From the line that contains "2-to-1 mux | 5 |" through the line that contains "the ends | 8 |", output every line of the listing below exactly and leave out all the rest.
....................
==> config.mk <==
export PLATFORM = sky130hd
export DESIGN_NAME = rsc_top
export DESIGN_NICKNAME = d
export VERILOG_FILES = /design/src/pkg/rsc_pkg.sv /design/src/design/rsc_cause_sel.sv /design/src/design/rsc_top.sv
export SDC_FILE = /design/constraint.sdc
export NUM_CORES = 1
export LEC_CHECK = 0
export ABC_AREA = 1
export BUFFER_PORTS_ARGS = -buffer_cell sky130_fd_sc_hd__clkbuf_2
export CAP_MARGIN = 20
export CORE_ASPECT_RATIO = 2
export CORE_MARGIN = 2
export CORE_UTILIZATION = 41
export CTS_CLUSTER_DIAMETER = 200
export DETAILED_ROUTE_END_ITERATION = 8
export GPL_ROUTABILITY_DRIVEN = 0
export PLACE_DENSITY = 0.74
export SETUP_SLACK_MARGIN = 0.2
export SYNTH_ARGS = -nofsm -noshare
export SYNTH_HDL_FRONTEND = slang
export SYNTH_HIERARCHICAL = 1
export SYNTH_SLANG_ARGS = --single-unit
==> constraint.sdc <==
create_clock -name clk_sys -period 1.6 [get_ports clk_sys]
set_input_delay 0.32 -clock clk_sys [delete_from_list [all_inputs] [get_ports clk_sys]]
set_output_delay 0.32 -clock clk_sys [all_outputs]
set_load 0.01 [all_outputs]
==> src/pkg/rsc_pkg.sv <==
// package: constants and types for the reset state controller
package rsc_pkg;
   // ------------------------------------------------------------
   // widths and reset values
   // ------------------------------------------------------------
   localparam int         RSC_PC_W       = 12;
   localparam int         RSC_SP_W       = 3;
   localparam int         RSC_PORT_W     = 8;
   localparam int         RSC_AN_W       = 14;
   localparam int         RSC_TM_W       = 4;
   localparam int         RSC_INT_W      = 8;
   localparam logic [7:0] RSC_PORT_RST   = 8'hff;
   localparam logic [13:0] RSC_AN_RST    = 14'h3fff;
   localparam logic [2:0] RSC_SP_TOP     = 3'h0;
   localparam logic [11:0] RSC_PC_RST    = 12'h000;
   localparam logic [1:0] RSC_SYNC_INIT  = 2'h0;

   // reset causes as decoded by the cause selector
   typedef enum logic [2:0] {
      RSC_CAUSE_NONE,
      RSC_CAUSE_POR,
      RSC_CAUSE_LVR,
      RSC_CAUSE_WDT_RUN,
      RSC_CAUSE_WDT_SLEEP
   } rsc_cause_t;
endpackage

==> src/design/rsc_cause_sel.sv <==
// module: synchronises and prioritises the reset cause strobes
`timescale 1ns/1ns
module rsc_cause_sel
   import rsc_pkg::*;
(
   // clock and reset
   input  wire logic       clk_sys,
   input  wire logic       nrst,
   // raw cause levels from analog / watchdog blocks
   input  wire logic       por_req,
   input  wire logic       lvr_req,
   input  wire logic       wdt_req,
   input  wire logic       in_low_power,
   // decoded cause, one-cycle pulse
   output rsc_cause_t      cause
);
   logic [1:0] sync_por;
   logic [1:0] sync_lvr;
   logic [1:0] sync_wdt;
   logic [1:0] sync_lp;
   logic       prev_por;
   logic       prev_lvr;
   logic       prev_wdt;

   // ------------------------------------------------------------
   // two-stage synchronisers, first stage read only by the second
   // ------------------------------------------------------------
   always_ff @(posedge clk_sys or negedge nrst)
   begin
      if (!nrst)
      begin
         sync_por <= RSC_SYNC_INIT;
         sync_lvr <= RSC_SYNC_INIT;
         sync_wdt <= RSC_SYNC_INIT;
         sync_lp  <= RSC_SYNC_INIT;
      end
      else
      begin
         sync_por <= {sync_por[0], por_req};
         sync_lvr <= {sync_lvr[0], lvr_req};
         sync_wdt <= {sync_wdt[0], wdt_req};
         sync_lp  <= {sync_lp[0], in_low_power};
      end
   end

   // edge history for rising-edge detection
   always_ff @(posedge clk_sys or negedge nrst)
   begin
      if (!nrst)
      begin
         prev_por <= 1'b0;
         prev_lvr <= 1'b0;
         prev_wdt <= 1'b0;
      end
      else
      begin
         prev_por <= sync_por[1];
         prev_lvr <= sync_lvr[1];
         prev_wdt <= sync_wdt[1];
      end
   end

   // power-on beats low voltage beats watchdog when they coincide
   always_comb
   begin
      cause = RSC_CAUSE_NONE;
      if (sync_por[1] && !prev_por)
         cause = RSC_CAUSE_POR;
      else if (sync_lvr[1] && !prev_lvr)
         cause = RSC_CAUSE_LVR;
      else if (sync_wdt[1] && !prev_wdt)
         cause = sync_lp[1] ? RSC_CAUSE_WDT_SLEEP : RSC_CAUSE_WDT_RUN;
   end
endmodule

==> src/design/rsc_top.sv <==
// module: reset state controller applying per-cause reset state
`timescale 1ns/1ns
module rsc_top
   import rsc_pkg::*;
(
   // clock and reset
   input  wire logic                  clk_sys,
   input  wire logic                  nrst,
   // reset cause inputs, asynchronous levels
   input  wire logic                  por_req,
   input  wire logic                  lvr_req,
   input  wire logic                  wdt_req,
   input  wire logic                  in_low_power,
   // software controls, same clock
   input  wire logic                  sw_clr_lvr_flag,
   input  wire logic                  sw_set_to_flag_clr,
   input  wire logic [RSC_INT_W-1:0]  sw_int_en_wr,
   input  wire logic                  sw_int_en_we,
   input  wire logic [RSC_TM_W-1:0]   sw_tm_on_wr,
   input  wire logic                  sw_tm_on_we,
   input  wire logic [RSC_PORT_W-1:0] sw_port_dir_wr,
   input  wire logic                  sw_port_dir_we,
   input  wire logic                  sleep_enter,
   // applied state
   output logic                       timeout_flag,
   output logic                       power_down_flag,
   output logic                       low_voltage_reset_flag,
   output logic [RSC_PC_W-1:0]        pc_value,
   output logic [RSC_SP_W-1:0]        sp_value,
   output logic                       pc_load,
   output logic [RSC_INT_W-1:0]       int_enable,
   output logic                       watchdog_timer_clear,
   output logic [RSC_TM_W-1:0]        timer_on,
   output logic [RSC_PORT_W-1:0]      port_data,
   output logic [RSC_PORT_W-1:0]      port_dir,
   output logic [RSC_AN_W-1:0]        analog_input_pins
);
   rsc_cause_t cause;
   logic       full_rst;
   logic       any_rst;

   // ------------------------------------------------------------
   // cause decode
   // ------------------------------------------------------------
   rsc_cause_sel u_cause
   (
      .clk_sys      (clk_sys),
      .nrst         (nrst),
      .por_req      (por_req),
      .lvr_req      (lvr_req),
      .wdt_req      (wdt_req),
      .in_low_power (in_low_power),
      .cause        (cause)
   );

   // ------------------------------------------------------------
   // cause classification
   // ------------------------------------------------------------
   // the three full causes reload the register defaults; only the
   // sleep watchdog expiry leaves state alone, so a sleeping program
   // keeps its enables and port setup across the pc and sp restart
   function automatic logic rsc_full_reset(input rsc_cause_t c);
      case (c)
         RSC_CAUSE_POR:     return 1'b1;
         RSC_CAUSE_LVR:     return 1'b1;
         RSC_CAUSE_WDT_RUN: return 1'b1;
         default:           return 1'b0;
      endcase
   endfunction

   // any decoded cause, partial or full
   function automatic logic rsc_any_reset(input rsc_cause_t c);
      return rsc_full_reset(c) || (c == RSC_CAUSE_WDT_SLEEP);
   endfunction

   // a sleep watchdog expiry is the only partial reset
   assign full_rst = rsc_full_reset(cause);
   assign any_rst  = rsc_any_reset(cause);

   // ------------------------------------------------------------
   // status flags
   // ------------------------------------------------------------
   // a decoded cause outranks a software clear in the same cycle
   always_ff @(posedge clk_sys or negedge nrst)
   begin
      if (!nrst)
         timeout_flag <= 1'b0;
      else
         case (cause)
            RSC_CAUSE_POR:       timeout_flag <= 1'b0;
            RSC_CAUSE_WDT_RUN:   timeout_flag <= 1'b1;
            RSC_CAUSE_WDT_SLEEP: timeout_flag <= 1'b1;
            RSC_CAUSE_LVR:       timeout_flag <= timeout_flag;
            default:
               if (sw_set_to_flag_clr)
                  timeout_flag <= 1'b0;
         endcase
   end

   // power-down flag also set by entering sleep, as the cpu does
   always_ff @(posedge clk_sys or negedge nrst)
   begin
      if (!nrst)
         power_down_flag <= 1'b0;
      else
         case (cause)
            RSC_CAUSE_POR:       power_down_flag <= 1'b0;
            RSC_CAUSE_WDT_SLEEP: power_down_flag <= 1'b1;
            RSC_CAUSE_WDT_RUN:   power_down_flag <= power_down_flag;
            RSC_CAUSE_LVR:       power_down_flag <= power_down_flag;
            default:
               if (sleep_enter)
                  power_down_flag <= 1'b1;
               else if (sw_set_to_flag_clr)
                  power_down_flag <= 1'b0;
         endcase
   end

   // set wins over a software clear in the same cycle
   always_ff @(posedge clk_sys or negedge nrst)
   begin
      if (!nrst)
         low_voltage_reset_flag <= 1'b0;
      else if (cause == RSC_CAUSE_LVR)
         low_voltage_reset_flag <= 1'b1;
      else if (sw_clr_lvr_flag)
         low_voltage_reset_flag <= 1'b0;
   end

   // ------------------------------------------------------------
   // program counter and stack pointer
   // ------------------------------------------------------------
   // pc_load is a one-cycle strobe telling the core to refetch the vector
   always_ff @(posedge clk_sys or negedge nrst)
   begin
      if (!nrst)
      begin
         pc_value <= RSC_PC_RST;
         sp_value <= RSC_SP_TOP;
         pc_load  <= 1'b0;
      end
      else
      begin
         pc_load <= any_rst;
         if (any_rst)
         begin
            pc_value <= RSC_PC_RST;
            sp_value <= RSC_SP_TOP;
         end
      end
   end

   // ------------------------------------------------------------
   // interrupts, timers, watchdog
   // ------------------------------------------------------------
   // interrupts stay masked until software writes the enables back
   always_ff @(posedge clk_sys or negedge nrst)
   begin
      if (!nrst)
         int_enable <= '0;
      else if (full_rst)
         int_enable <= '0;
      else if (sw_int_en_we)
         int_enable <= sw_int_en_wr;
   end

   // timers stay stopped until software turns them on again
   always_ff @(posedge clk_sys or negedge nrst)
   begin
      if (!nrst)
         timer_on <= '0;
      else if (full_rst)
         timer_on <= '0;
      else if (sw_tm_on_we)
         timer_on <= sw_tm_on_wr;
   end

   // one-cycle clear; the watchdog counts again on the next edge
   always_ff @(posedge clk_sys or negedge nrst)
   begin
      if (!nrst)
         watchdog_timer_clear <= 1'b0;
      else
         watchdog_timer_clear <= any_rst;
   end

   // ------------------------------------------------------------
   // ports: inputs and analog selected on a full reset
   // ------------------------------------------------------------
   // port_data has no software path here; the core owns the latches
   always_ff @(posedge clk_sys or negedge nrst)
   begin
      if (!nrst)
      begin
         port_data         <= RSC_PORT_RST;
         port_dir          <= RSC_PORT_RST;
         analog_input_pins <= RSC_AN_RST;
      end
      else if (full_rst)
      begin
         port_data         <= RSC_PORT_RST;
         port_dir          <= RSC_PORT_RST;
         analog_input_pins <= RSC_AN_RST;
      end
      else if (sw_port_dir_we)
         port_dir <= sw_port_dir_wr;
   end
endmodule

## Word level (Yosys, flattened, before mapping)

Index checks and enable logic that the tools add are counted.

| storage, ports and cells | value |
|---|---|
| flip-flop bits (word level) | 35 |
| output and inout bits | 62 |
| word-level logic and storage cells | 55 |

| operators by class | value |
|---|---|
| eq/ne operators | 4 |
| mux-type cells | 17 |
| bitwise operators | 2 |
| reduce and logical (&&, ||, !) cells | 18 |

Operators with widths:

| cell | number |
|---|---|
| 8-bit 2-to-1 mux | 4 |
| 3-bit 2-to-1 mux | 4 |
| 4-bit 2-to-1 mux | 2 |
| 2-bit nonzero test | 4 |
| 3-bit by 2-bit equality test with 1-bit output, second input constant | 2 |
| 1-bit one-hot mux with 3 select lines | 2 |
| 1-bit 2-to-1 mux | 5 |
| 2-bit AND reduction | 2 |
| 4-bit nonzero test | 1 |
| 2-bit OR reduction | 2 |
| 3-bit by 1-bit equality test with 1-bit output, second input constant | 1 |
| 3-bit equality test, second input constant | 1 |
| 1-bit logical AND | 3 |
| 1-bit logical NOT | 3 |
| 3-bit nonzero test | 1 |
| 3-bit OR reduction | 1 |
| 1-bit inverter | 2 |
| 1-bit logical OR | 1 |

## Longest topological paths before layout

| logic depth | value |
|---|---|
| depth in word-level cells | 9 |
| mapped depth | 11 |
| mapped depth without buffers | 11 |

## By module

The synthesis kept the hierarchy.

By module, submodules not included:

| module | instances | cells an instance | area an instance (um^2) |
|---|---|---|---|
| rsc_top | 1 | 150 | 1,391.3 |
| rsc_cause_sel | 1 | 25 | 347.8 |

## Least setup slack after synthesis

No wires, ideal clock.

| timing path | value |
|---|---|
| path kind | register to register |
| start | register u_cause.sync_lp[1] |
| end | register power_down_flag |
| library setup time | 0.119 ns |
| data arrival time | 1.221 ns |
| data required time | 1.481 ns |
| setup slack | 0.260 ns |
| cell stages (with the launch flop) | 9 |
| buffers on the path | 0 |
| clock period less this slack | 1.340 ns |
| cell sequence | dfrtp_1 inv_1 nand3_2 a21oi_1 nor2_1 nand2_2 inv_1 o21ai_1 nand2_1 |

| on the way | value |
|---|---|
| longest elaborated chain between the ends | 8 |
| elaborated cells on any way between the ends | 13 |

Ends and longest elaborated chain:

| item | line | source |
|---|---|---|
| start: declaration | rsc_cause_sel.sv:20 | `logic [1:0] sync_lp;` |
| start signal: assignment | rsc_cause_sel.sv:42 | `sync_lp <= {sync_lp[0], in_low_power};` |
| 3-bit 2-to-1 mux * | rsc_cause_sel.sv:72 | `cause = sync_lp[1] ? RSC_CAUSE_WDT_SLEEP : RSC_CAUSE_WDT_RUN;` |
| 3-bit 2-to-1 mux * | rsc_cause_sel.sv:71 | `else if (sync_wdt[1] && !prev_wdt)` |
| 3-bit 2-to-1 mux * | rsc_cause_sel.sv:69 | `else if (sync_lvr[1] && !prev_lvr)` |
| 3-bit 2-to-1 mux * | rsc_cause_sel.sv:67 | `if (sync_por[1] && !prev_por)` |
| via cause[1] | rsc_top.sv:38 | `rsc_cause_t cause;` |
| branches (longest 4 deep; another with 3-bit by 2-bit equality test with 1-bit output) | -- |  |
| end signal: assignment | rsc_top.sv:109 | `RSC_CAUSE_WDT_RUN: power_down_flag <= power_down_flag;` |
| end signal: assignment | rsc_top.sv:110 | `RSC_CAUSE_LVR: power_down_flag <= power_down_flag;` |
| end: declaration | rsc_top.sv:26 | `output logic power_down_flag,` |

Mark *: on every way through the listed nets, which the timed path passes.
A chain may end at the register's enable or synchronous reset.

## Worst setup path after layout

| timing path | value |
|---|---|
| start | register u_cause.prev_por |
| end | register power_down_flag |

| on the way | value |
|---|---|
| longest elaborated chain between the ends | 7 |
| elaborated cells on any way between the ends | 12 |

Ends and longest elaborated chain:

| item | line | source |
|---|---|---|
| start: declaration | rsc_cause_sel.sv:21 | `logic prev_por;` |
| start signal: assignment | rsc_cause_sel.sv:57 | `prev_por <= sync_por[1];` |
| 1-bit logical NOT * | rsc_cause_sel.sv:67 |  |
| 1-bit logical AND * | rsc_cause_sel.sv:67 |  |
| 3-bit 2-to-1 mux * | rsc_cause_sel.sv:67 |  |
| via cause[2] | rsc_top.sv:38 |  |
| branches (longest 4 deep; another with 3-bit by 2-bit equality test with 1-bit output) | -- |  |

Marked as above.

==> results.sh <==
export IMPL_fp_coreArea_sq_um=4090
export IMPL_seq_area_frac_synth_pct=50.9
export IMPL_critPathCaptureType="register"
export IMPL_p_leak_nw=1.21
export IMPL_start_util_pct=42.5
export IMPL_fin_nets=271
export IMPL_fp_dieH_microns=96.1
export IMPL_overflow=0
export IMPL_period_share_pct=82.3
export IMPL_syn_area_sq_um=1740
export IMPL_setup_viol=0
export IMPL_worst_ep_required_time_ps=1770
export IMPL_ys_ff_latch=35
export IMPL_vias=1235
export IMPL_ir_drop_uv=638
export IMPL_rows=33
export IMPL_dieArea_sq_um=4810
export IMPL_wire_per_inst_microns=10.7
export IMPL_hold_path_class="in2reg"
export IMPL_cp_start_kind="register"
export IMPL_track_usage_pct=13.6
export IMPL_fillCellCount=405
export IMPL_dieWidth_microns=50.1
export IMPL_total_power_mw=2.00
export IMPL_routed_wl_microns=3110
export IMPL_grt_pass1_vias=1084
export IMPL_clock_latency_ps=280
export IMPL_holdWs_ps=145
export IMPL_powerDensity_nw_per_um2=962
export IMPL_fin_worst_skew_ps=3.94
export IMPL_finalHoldViolations=0
export IMPL_postRouteAntennaNets=0
export IMPL_ioPinCount=94
export IMPL_cts_buffers=5
export IMPL_io_buffers=56
export IMPL_via_per_inst=4.23
export IMPL_grt_max_degree=23
export IMPL_synthCells=175
export IMPL_cts_tree="done"
export IMPL_cp_max_fo=22
export IMPL_drt_first_pass_iters=3
export IMPL_drive_above_1_share_pct=42.1
export IMPL_drt_iter0_drc=15
export IMPL_drc=0
export IMPL_fmax_mhz=759
export IMPL_multi_input_area_sq_um=588
export IMPL_n_antenna_cell=0
export IMPL_dp_slack_ps=220
export IMPL_finalWorstSetupSlack_ps=283
export IMPL_grt_setup_unrepaired="no"
export IMPL_dpl_hpwl_microns=2380
export IMPL_regArea_sq_um=886
export IMPL_cts_root_buf="clkbuf_8"
export IMPL_final_min_clock_period_ps=1320
export IMPL_arrival_ps=1490
export IMPL_yosysUniqueCellTypes=23
export IMPL_avgSynthCellArea_sq_um=9.94
export IMPL_ctsHtreeMaxLevel=2
export IMPL_status="finished, final reports clean"
export IMPL_slew_violations=0
export IMPL_drv_cap=0
export IMPL_syn2layout_area_growth_pct=19.3
export IMPL_utilization_pct=50.7
export IMPL_finalSetupTns_ps=0
export IMPL_antenna_found_initial=0
export IMPL_clkSinkCount=35
export IMPL_cts_max_path_buffers=2
export IMPL_crit_type="reg2reg"
export IMPL_grt_first_pass_wirelength_microns=4800
export IMPL_yosys_warnings=6
export IMPL_path_clk_slew_ps=70
layout by cell type, fill, tap and decap left out, types with 2 or more instances in the layout:
cell type,n
dfrtp_1,27
buf_12,2
conb_1,37
nand3_1,7
inv_1,19
mux2_4,3
clkbuf_1,2
inv_2,4
nor2_2,2
buf_4,5
nand2_1,29
mux2_2,9
clkbuf_2,56
o21ai_1,5
dfstp_2,8
nor2_1,9
clkbuf_8,5
metal layers:
layer	track usage (%)	part of all wire, %
met5	0	0
met4	10.4	3.5
met3	2.80	6.6
met2	24.3	56
met1	13.3	33
metrics by stage:
step,area (sq um),instances
2_1_floorplan,1870,210
3_3_place_gp,1950,280
3_5_place_dp,1950,280
4_1_cts,2040,289
5_1_grt,2070,292
6_report,2070,292
area by class of cell:
class | count | area share [%]
clock buffer | 7 | 3.68
sequential | 35 | 42.7
clock inverter | 1 | 0.241
tap | 52 | 3.14
timing repair buffer | 64 | 17.7
inverter | 23 | 4.16
multi-input combinational | 110 | 28.3
report_power, final:
group | internal (mW) | switching [mW] | total, mW
registers | 0.974 | 0.0411 | 1.01
logic | 0.164 | 0.216 | 0.381
clock network | 0.305 | 0.294 | 0.599
what timing repair did:
item                                   4_1_cts  5_1_grt
buffers inserted                             0        3
gates resized for setup                      0        5
endpoints found under the hold margin       13        0
hold buffers                                 1        0
setup endpoints to repair                    0       22
state kept, by name (all words and copies together), names as in the netlist:
signal / flops
watchdog_timer_clear: 1
u_cause/sync_por: 2
u_cause/sync_wdt: 2
power_down_flag: 1
int_enable: 8
port_dir: 8
u_cause/sync_lvr: 2
u_cause/sync_lp: 2
timer_on: 4
u_cause/prev_wdt: 1
timeout_flag: 1
u_cause/prev_lvr: 1
u_cause/prev_por: 1
low_voltage_reset_flag: 1
final timing paths:
path                       depth (start not counted)                  end  slack (ps)               start
max reg2reg                                        9      power_down_flag         280    u_cause/prev_por
min                                                1  u_cause/sync_wdt[0]         140             wdt_req
min in group asynchronous                          2  u_cause/sync_lvr[0]         520                nrst
max in group asynchronous                          3          port_dir[1]         550                nrst
max                                                9      power_down_flag         280    u_cause/prev_por
min reg2reg                                        0   u_cause/sync_lp[1]         350  u_cause/sync_lp[0]
cell usage after synthesis:
| master | count | area share, % |
|---|---|---|
| a21oi_1 | 1 | 0.29 |
| buf_2 | 1 | 0.29 |
| buf_4 | 38 | 16 |
| buf_6 | 3 | 1.9 |
| conb_1 | 2 | 0.43 |
| dfrtp_1 | 27 | 39 |
| dfstp_2 | 8 | 12 |
| inv_1 | 20 | 4.3 |
| inv_2 | 3 | 0.65 |
| mux2_2 | 9 | 5.8 |
| mux2_4 | 3 | 2.6 |
| nand2_1 | 29 | 6.3 |
| nand2_2 | 1 | 0.36 |
| nand2_4 | 1 | 0.65 |
| nand3_1 | 7 | 2.0 |
| nand3_2 | 1 | 0.58 |
| nand3b_1 | 1 | 0.43 |
| nor2_1 | 11 | 2.4 |
| nor2_2 | 1 | 0.36 |
| o211ai_1 | 1 | 0.43 |
| o21ai_1 | 5 | 1.4 |
| o21ai_4 | 1 | 0.94 |
| o32ai_1 | 1 | 0.50 |
logic make-up after synthesis:
kind of cell	Yosys count	synth area share [%]
buffers and inverters	65	23.6
and+or+nand+nor	52	13.0
DFF	35	50.9
muxes	12	8.42
AOI/OAI and AO/OA	9	3.60
other	2	0.432
worst max-delay path, cell delays in order, from the launching register on:
cell and delay [ps]:
dfrtp_1 370, nor2_2 160, inv_2 60, nand2_1 100, nor2_4 50, inv_1 100, o21ai_4 70, buf_12 150
o21ai_1 70, nand2_1 60
No activity file was read; power rests on OpenSTA's default activity.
....................
**Exercise answer**
| 1-bit 2-to-1 mux | 5 |
| 2-bit AND reduction | 2 |
| 4-bit nonzero test | 1 |
| 2-bit OR reduction | 2 |
| 3-bit by 1-bit equality test with 1-bit output, second input constant | 1 |
| 3-bit equality test, second input constant | 1 |
| 1-bit logical AND | 3 |
| 1-bit logical NOT | 3 |
| 3-bit nonzero test | 1 |
| 3-bit OR reduction | 1 |
| 1-bit inverter | 2 |
| 1-bit logical OR | 1 |

## Longest topological paths before layout

| logic depth | value |
|---|---|
| depth in word-level cells | 9 |
| mapped depth | 11 |
| mapped depth without buffers | 11 |

## By module

The synthesis kept the hierarchy.

By module, submodules not included:

| module | instances | cells an instance | area an instance (um^2) |
|---|---|---|---|
| rsc_top | 1 | 150 | 1,391.3 |
| rsc_cause_sel | 1 | 25 | 347.8 |

## Least setup slack after synthesis

No wires, ideal clock.

| timing path | value |
|---|---|
| path kind | register to register |
| start | register u_cause.sync_lp[1] |
| end | register power_down_flag |
| library setup time | 0.119 ns |
| data arrival time | 1.221 ns |
| data required time | 1.481 ns |
| setup slack | 0.260 ns |
| cell stages (with the launch flop) | 9 |
| buffers on the path | 0 |
| clock period less this slack | 1.340 ns |
| cell sequence | dfrtp_1 inv_1 nand3_2 a21oi_1 nor2_1 nand2_2 inv_1 o21ai_1 nand2_1 |

| on the way | value |
|---|---|
| longest elaborated chain between the ends | 8 |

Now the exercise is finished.